Hybrid Newmark-Conformal FDTD Method for Multiphysics Modeling of Short Spark Gaps With Curved Metallic Surfaces

Abstract

A new semi-implicit conformal finite-difference time-domain (FDTD) method is proposed for accurately modeling a short spark gap between metallic objects with curved surfaces. This new scheme is formulated on the basis of hybridizing the Newmark-Beta method and the simplified conformal scheme without cell enlargement. No dependency of mesh step in the direction of a spark channel is included in the stability condition of this scheme and its maximum stable time step is unaffected by the existence of effectively small meshes near curved perfectly conducting surfaces.
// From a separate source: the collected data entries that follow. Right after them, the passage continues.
--- src/rtl/rsm_lf_sm.sv ---
`timescale 1ns/1ps
`include "rsm_cfg.svh"

// Local fault sequence state machine: trips after a run of fault words,
// clears after a long run without any.
module rsm_lf_sm (
  // Clock and reset
  input wire logic mclk,
  input wire logic rst_b,
  // Incoming word qualifiers
  input wire logic word_vld,
  input wire logic lf_word,
  // Status
  output logic fault
);
  rsm_pkg::rsm_lf_st_t st_r;
  logic [1:0] hit_r;
  logic [6:0] quiet_r;

  always_ff @(posedge mclk or negedge rst_b) begin
    if (!rst_b) begin
      st_r <= rsm_pkg::RSM_LF_OK;
      hit_r <= 2'h0;
      quiet_r <= 7'h0;
    end else if (word_vld) begin
      unique case (st_r)
        rsm_pkg::RSM_LF_OK: begin
          if (lf_word) begin
            st_r <= rsm_pkg::RSM_LF_COUNT;
            hit_r <= 2'h1;
          end
        end
        rsm_pkg::RSM_LF_COUNT: begin
          if (!lf_word) begin
            st_r <= rsm_pkg::RSM_LF_OK;
            hit_r <= 2'h0;
          end else if (hit_r + 2'h1 >= `RSM_LF_TRIP) begin
            st_r <= rsm_pkg::RSM_LF_FAULT;
            quiet_r <= 7'h0;
          end else begin
            hit_r <= hit_r + 2'h1;
          end
        end
        rsm_pkg::RSM_LF_FAULT: begin
          if (lf_word) begin
            quiet_r <= 7'h0;
          end else if (quiet_r == `RSM_LF_CLEAR_CYC) begin
            st_r <= rsm_pkg::RSM_LF_OK;
            hit_r <= 2'h0;
          end else begin
            quiet_r <= quiet_r + 7'h1;
          end
        end
      endcase
    end
  end

  assign fault = (st_r == rsm_pkg::RSM_LF_FAULT);
endmodule : rsm_lf_sm
==> config.mk <==
export PLATFORM = sky130hd
export DESIGN_NAME = lair_regs
export DESIGN_NICKNAME = d
export VERILOG_FILES = /design/src/shared/lair_pkg.sv /design/src/verilog/lair_regs.sv
export SDC_FILE = /design/constraint.sdc
export NUM_CORES = 1
export LEC_CHECK = 0
export ABC_AREA = 1
export BUFFER_PORTS_ARGS = -buffer_cell sky130_fd_sc_hd__buf_2
export CORE_ASPECT_RATIO = 0.6
export CORE_MARGIN = 1
export CORE_UTILIZATION = 60
export CTS_BUF_LIST = sky130_fd_sc_hd__clkbuf_8
export DETAILED_ROUTE_END_ITERATION = 8
export PLACE_DENSITY = 0.93
export SYNTH_ARGS = -nofsm -noshare
export SYNTH_HDL_FRONTEND = slang
export SYNTH_SLANG_ARGS = --single-unit
==> constraint.sdc <==
create_clock -name clk_sys -period 4.6 [get_ports clk_sys]
set_clock_uncertainty 0.2 [all_clocks]
set_input_delay 0.23 -clock clk_sys [delete_from_list [all_inputs] [get_ports clk_sys]]
set_output_delay 0.23 -clock clk_sys [all_outputs]
set_load 0.005 [all_outputs]
==> src/shared/lair_pkg.sv <==
// What this block does
// - The signal-loss status register shows a one in bit n while channel n reports loss of signal.
// - The driver-fault status register shows a one in bit n while the driver monitor of channel n sees a short.
// - Every register of the group holds zero after power-up or any reset.
// - A change of a signal-loss status bit whose enable bit is one drives the low-active interrupt low.
// - A change of a driver-fault status bit whose enable bit is one raises the interrupt.
// - Bit n of the signal-loss change register is set when signal-loss status bit n changes either way.
// - Signal-loss change bits stay set until the signal-loss change register is read or ones are written to them.
// - Bit n of the driver-fault change register is set when driver-fault status bit n changes.
// - Driver-fault change bits stay set until the driver-fault change register is read or ones are written to them.
// - Any write to the software reset register returns every register to its default.
// - The line monitor is routed to the path chosen by the low four bits of monitor select.
package lair_pkg;

  localparam int ADDR_W = 8;
  localparam int DATA_W = 32;
  localparam int CHAN_N = 8;
  localparam int IDX_W = 6;
  localparam int IDX_LSB = 2;
  localparam int SEL_W = 4;
  localparam int MON_CH_W = 3;

  // Register indices; the byte address is four times the index.
  localparam logic [IDX_W-1:0] IDX_SIGNAL_LOSS_STATUS = 6'h04;
  localparam logic [IDX_W-1:0] IDX_DRIVER_FAULT_STATUS = 6'h05;
  localparam logic [IDX_W-1:0] IDX_SIGNAL_LOSS_IRQ_ENABLE = 6'h06;
  localparam logic [IDX_W-1:0] IDX_DRIVER_FAULT_IRQ_ENABLE = 6'h07;
  localparam logic [IDX_W-1:0] IDX_SIGNAL_LOSS_CHANGE = 6'h08;
  localparam logic [IDX_W-1:0] IDX_DRIVER_FAULT_CHANGE = 6'h09;
  localparam logic [IDX_W-1:0] IDX_SOFT_RESET = 6'h0a;
  localparam logic [IDX_W-1:0] IDX_MONITOR_SELECT = 6'h0b;

  localparam logic [CHAN_N-1:0] REG_RESET = 8'h00;
  localparam logic [SEL_W-1:0] SEL_RESET = 4'h0;
  localparam logic [DATA_W-1:0] DATA_ZERO = 32'h0000_0000;

  localparam logic [1:0] RESP_OKAY = 2'h0;
  localparam logic [1:0] RESP_SLVERR = 2'h2;

  localparam logic [SEL_W-1:0] SEL_OFF_LOW = 4'h0;
  localparam logic [SEL_W-1:0] SEL_OFF_HIGH = 4'h8;
  localparam int SEL_TX_BIT = 3;

  typedef enum logic [1:0] {
    LAIR_MON_OFF,
    LAIR_MON_RX,
    LAIR_MON_TX
  } lair_mon_path_t;

endpackage : lair_pkg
The proposed semi-implicit conformal scheme has the same form as the one in the staircase approximation. This feature makes it simpler to couple with nonlinear spark resistance models. The proposed scheme is applied to two typical spark-gap systems with curved surfaces in air: spheres and a spheroid-ground structure. Its accuracy is demonstrated in comparison with the typical explicit and implicit conformal FDTDs, and also the semi-implicit staircase FDTD. It is also shown that the scheme is stable and second-order convergent even with a larger time step than the Courant-Friedrichs-Lewy stability limit. The proposed method is validated in comparison with the existing experimental data.